$ cat config.mk
export PLATFORM = sky130hd
export DESIGN_NAME = scan_link_arbiter
export DESIGN_NICKNAME = d
export VERILOG_FILES = /design/src/rtl/scan_pkg.sv /design/src/rtl/scan_frame_rx.sv /design/src/rtl/scan_link_arbiter.sv
export SDC_FILE = /design/constraint.sdc
export NUM_CORES = 1
export LEC_CHECK = 0
export CELL_PAD_IN_SITES_DETAIL_PLACEMENT = 0
export CELL_PAD_IN_SITES_GLOBAL_PLACEMENT = 2
export CORE_MARGIN = 1
export CORE_UTILIZATION = 36
export CTS_CLUSTER_SIZE = 25
export DETAILED_ROUTE_END_ITERATION = 16
export PLACE_DENSITY_LB_ADDON = 0.12
export SKIP_CTS_REPAIR_TIMING = 1
export SYNTH_ARGS = -nofsm -noshare
export SYNTH_HDL_FRONTEND = slang
export SYNTH_SLANG_ARGS = --single-unit
$ cat constraint.sdc
create_clock -name clk -period 2 [get_ports clk]
set_input_delay 0.2 -clock clk [delete_from_list [all_inputs] [get_ports clk]]
set_output_delay 0.2 -clock clk [all_outputs]
set_load 0.02 [all_outputs]
$ cat src/rtl/scan_pkg.sv
// Shared definitions for the scanner link arbiter.
// Holds the command byte codes seen on the scanner serial frames, the control
// codes driven back to the scanners, and the link FSM state encoding.
package scan_pkg;

  localparam logic [7:0] CMD_NEAR  = 8'd2;
  localparam logic [7:0] CMD_START = 8'd3;
  localparam logic [7:0] CMD_FULL  = 8'd4;
  localparam logic [7:0] CMD_DATA  = 8'd7;

  localparam logic [1:0] CTRL_NONE    = 2'b00;
  localparam logic [1:0] CTRL_START   = 2'b01;
  localparam logic [1:0] CTRL_RELEASE = 2'b10;

  typedef enum logic [1:0] {
    LINK_IDLE    = 2'd0,
    LINK_GRANT   = 2'd1,
    LINK_RELEASE = 2'd2
  } link_state_e;

endpackage

$ cat src/rtl/scan_frame_rx.sv
// Serial frame deserializer for one scanner channel.
// Eight bit strobes (MSB first) form one byte; frame_valid_o pulses for one
// cycle after the eighth strobe. The byte following a CMD_DATA header is
// flagged as data; every other byte is a command.
// Ports:
//   clk, rst          clock, synchronous active-high reset
//   bit_valid_i       one serial bit present on bit_data_i
//   bit_data_i        serial bit
//   frame_valid_o     one-cycle pulse, frame_byte_o/frame_is_data_o valid
//   frame_byte_o      assembled byte
//   frame_is_data_o   byte is a data payload rather than a command
module scan_frame_rx
  import scan_pkg::*;
(
  input  logic       clk,
  input  logic       rst,
  input  logic       bit_valid_i,
  input  logic       bit_data_i,
  output logic       frame_valid_o,
  output logic [7:0] frame_byte_o,
  output logic       frame_is_data_o
);

  logic [6:0] shift_q;
  logic [2:0] cnt_q;
  logic       data_next_q;
  logic       frame_valid_q;
  logic [7:0] frame_byte_q;
  logic       frame_is_data_q;
  logic [7:0] byte_w;

  assign byte_w = {shift_q, bit_data_i};

  always_ff @(posedge clk) begin
    if (rst) begin
      shift_q         <= '0;
      cnt_q           <= '0;
      data_next_q     <= 1'b0;
      frame_valid_q   <= 1'b0;
      frame_byte_q    <= '0;
      frame_is_data_q <= 1'b0;
    end else begin
      frame_valid_q <= 1'b0;
      if (bit_valid_i) begin
        shift_q <= byte_w[6:0];
        cnt_q   <= cnt_q + 3'd1;
        if (cnt_q == 3'd7) begin
          frame_valid_q   <= 1'b1;
          frame_byte_q    <= byte_w;
          frame_is_data_q <= data_next_q;
          // A payload byte equal to CMD_DATA is data, not a fresh header.
          data_next_q     <= !data_next_q && (byte_w == CMD_DATA);
        end
      end
    end
  end

  assign frame_valid_o   = frame_valid_q;
  assign frame_byte_o    = frame_byte_q;
  assign frame_is_data_o = frame_is_data_q;

endmodule

$ cat src/rtl/scan_link_arbiter.sv
// Controller for two scanners sharing one transfer link.
// Decodes scanner frames, issues START/RELEASE control codes (each held for
// CMD_HOLD cycles), and grants the link round-robin to one full scanner at a
// time, forwarding its data byte downstream.
// Ports:
//   clk, rst       clock, synchronous active-high reset
//   go             pulse: request START on channel 0
//   bit_valid/data per-channel serial input
//   ctrl0, ctrl1   control codes to scanners
//   rdy_xfer       one-hot link grant
//   near_full      per-channel near-full flag
//   xfer_valid/src/data  forwarded data byte
//   busy           grant active
//   err_timeout    pulse on forced release
//
// Link FSM states:
//   state        | meaning
//   LINK_IDLE    | no grant; pick a pending channel (RR on tie)
//   LINK_GRANT   | link granted to gnt_q, timeout running
//   LINK_RELEASE | drop grant, clear flags, request RELEASE ctrl
module scan_link_arbiter
  import scan_pkg::*;
#(
  parameter int CMD_HOLD = 8,
  parameter int TIMEOUT  = 1024,
  parameter int CW       = 11
) (
  input  logic       clk,
  input  logic       rst,
  input  logic       go,
  input  logic [1:0] bit_valid,
  input  logic [1:0] bit_data,
  output logic [1:0] ctrl0,
  output logic [1:0] ctrl1,
  output logic [1:0] rdy_xfer,
  output logic [1:0] near_full,
  output logic       xfer_valid,
  output logic       xfer_src,
  output logic [7:0] xfer_data,
  output logic       busy,
  output logic       err_timeout
);

  localparam int HW = $clog2(CMD_HOLD + 1);

  logic [1:0]      fv;
  logic [1:0][7:0] fb;
  logic [1:0]      fd;

  for (genvar g = 0; g < 2; g++) begin : g_rx
    scan_frame_rx u_rx (
      .clk             (clk),
      .rst             (rst),
      .bit_valid_i     (bit_valid[g]),
      .bit_data_i      (bit_data[g]),
      .frame_valid_o   (fv[g]),
      .frame_byte_o    (fb[g]),
      .frame_is_data_o (fd[g])
    );
  end

  link_state_e     state_q, state_d;
  logic            gnt_q, gnt_d;
  logic            rr_q, rr_d;
  logic [CW-1:0]   tmo_q, tmo_d;
  logic [1:0]      pending_q, pending_d;
  logic [1:0]      near_q, near_d;
  logic            xv_q, xv_d;
  logic            xs_q, xs_d;
  logic [7:0]      xd_q, xd_d;
  logic            err_q, err_d;

  logic [1:0]         active_q, active_d;
  logic [1:0]         st_wait_q, st_wait_d;
  logic [1:0]         rel_wait_q, rel_wait_d;
  logic [1:0][HW-1:0] hold_q, hold_d;
  logic [1:0][1:0]    code_q, code_d;

  logic [1:0] cmd_near, cmd_start, cmd_full;
  logic [1:0] start_req, rel_req, flag_clr, full_block;

  always_comb begin
    cmd_near  = '0;
    cmd_start = '0;
    cmd_full  = '0;
    for (int i = 0; i < 2; i++) begin
      cmd_near[i]  = fv[i] && !fd[i] && (fb[i] == CMD_NEAR);
      cmd_start[i] = fv[i] && !fd[i] && (fb[i] == CMD_START);
      cmd_full[i]  = fv[i] && !fd[i] && (fb[i] == CMD_FULL);
    end
    // A START from one scanner targets the other one.
    start_req[0] = (go | cmd_start[1]) & ~active_q[0] & ~st_wait_q[0];
    start_req[1] = cmd_start[0] & ~active_q[1] & ~st_wait_q[1];
  end

  always_comb begin
    state_d  = state_q;
    gnt_d    = gnt_q;
    rr_d     = rr_q;
    tmo_d    = tmo_q;
    xv_d     = 1'b0;
    xs_d     = xs_q;
    xd_d     = xd_q;
    err_d    = 1'b0;
    rel_req  = 2'b00;
    flag_clr = 2'b00;
    unique case (state_q)
      LINK_IDLE: begin
        if (|pending_q) begin
          // rr_q holds the last granted channel.
          gnt_d   = (&pending_q) ? ~rr_q : pending_q[1];
          tmo_d   = CW'(TIMEOUT);
          state_d = LINK_GRANT;
        end
      end
      LINK_GRANT: begin
        if (fv[gnt_q] && fd[gnt_q]) begin
          xv_d    = 1'b1;
          xs_d    = gnt_q;
          xd_d    = fb[gnt_q];
          state_d = LINK_RELEASE;
        end else if (tmo_q == '0) begin
          err_d   = 1'b1;
          state_d = LINK_RELEASE;
        end else begin
          tmo_d = tmo_q - CW'(1);
        end
      end
      LINK_RELEASE: begin
        rel_req[gnt_q]  = 1'b1;
        flag_clr[gnt_q] = 1'b1;
        rr_d            = gnt_q;
        state_d         = LINK_IDLE;
      end
      default: state_d = LINK_IDLE;
    endcase
  end

  assign full_block = (state_q == LINK_GRANT) ? (2'b01 << gnt_q) : 2'b00;
  assign pending_d  = (pending_q & ~flag_clr) | (cmd_full & ~full_block);
  assign near_d     = (near_q & ~flag_clr) | cmd_near;

  // Control issue: one code per channel at a time, RELEASE before START.
  always_comb begin
    active_d   = active_q;
    st_wait_d  = st_wait_q | start_req;
    rel_wait_d = rel_wait_q | rel_req;
    hold_d     = hold_q;
    code_d     = code_q;
    for (int i = 0; i < 2; i++) begin
      if (hold_q[i] != '0) begin
        hold_d[i] = hold_q[i] - HW'(1);
      end else if (rel_wait_d[i]) begin
        code_d[i]     = CTRL_RELEASE;
        hold_d[i]     = HW'(CMD_HOLD);
        rel_wait_d[i] = 1'b0;
        active_d[i]   = 1'b0;
      end else if (st_wait_d[i]) begin
        code_d[i]    = CTRL_START;
        hold_d[i]    = HW'(CMD_HOLD);
        st_wait_d[i] = 1'b0;
        active_d[i]  = 1'b1;
      end
    end
  end

  always_ff @(posedge clk) begin
    if (rst) begin
      state_q    <= LINK_IDLE;
      gnt_q      <= 1'b0;
      rr_q       <= 1'b0;
      tmo_q      <= '0;
      pending_q  <= '0;
      near_q     <= '0;
      xv_q       <= 1'b0;
      xs_q       <= 1'b0;
      xd_q       <= '0;
      err_q      <= 1'b0;
      active_q   <= '0;
      st_wait_q  <= '0;
      rel_wait_q <= '0;
      hold_q     <= '0;
      code_q     <= '0;
    end else begin
      state_q    <= state_d;
      gnt_q      <= gnt_d;
      rr_q       <= rr_d;
      tmo_q      <= tmo_d;
      pending_q  <= pending_d;
      near_q     <= near_d;
      xv_q       <= xv_d;
      xs_q       <= xs_d;
      xd_q       <= xd_d;
      err_q      <= err_d;
      active_q   <= active_d;
      st_wait_q  <= st_wait_d;
      rel_wait_q <= rel_wait_d;
      hold_q     <= hold_d;
      code_q     <= code_d;
    end
  end

  assign ctrl0       = (hold_q[0] != '0) ? code_q[0] : CTRL_NONE;
  assign ctrl1       = (hold_q[1] != '0) ? code_q[1] : CTRL_NONE;
  assign rdy_xfer    = (state_q == LINK_GRANT) ? (2'b01 << gnt_q) : 2'b00;
  assign busy        = (state_q == LINK_GRANT);
  assign near_full   = near_q;
  assign xfer_valid  = xv_q;
  assign xfer_src    = xs_q;
  assign xfer_data   = xd_q;
  assign err_timeout = err_q;

endmodule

**Problem to work on**
Reproduce the entries above exactly, starting at their first line and finishing with the line that contains "package scan_pkg;".

**Response to the exercise**
$ cat config.mk
export PLATFORM = sky130hd
export DESIGN_NAME = scan_link_arbiter
export DESIGN_NICKNAME = d
export VERILOG_FILES = /design/src/rtl/scan_pkg.sv /design/src/rtl/scan_frame_rx.sv /design/src/rtl/scan_link_arbiter.sv
export SDC_FILE = /design/constraint.sdc
export NUM_CORES = 1
export LEC_CHECK = 0
export CELL_PAD_IN_SITES_DETAIL_PLACEMENT = 0
export CELL_PAD_IN_SITES_GLOBAL_PLACEMENT = 2
export CORE_MARGIN = 1
export CORE_UTILIZATION = 36
export CTS_CLUSTER_SIZE = 25
export DETAILED_ROUTE_END_ITERATION = 16
export PLACE_DENSITY_LB_ADDON = 0.12
export SKIP_CTS_REPAIR_TIMING = 1
export SYNTH_ARGS = -nofsm -noshare
export SYNTH_HDL_FRONTEND = slang
export SYNTH_SLANG_ARGS = --single-unit
$ cat constraint.sdc
create_clock -name clk -period 2 [get_ports clk]
set_input_delay 0.2 -clock clk [delete_from_list [all_inputs] [get_ports clk]]
set_output_delay 0.2 -clock clk [all_outputs]
set_load 0.02 [all_outputs]
$ cat src/rtl/scan_pkg.sv
// Shared definitions for the scanner link arbiter.
// Holds the command byte codes seen on the scanner serial frames, the control
// codes driven back to the scanners, and the link FSM state encoding.
package scan_pkg;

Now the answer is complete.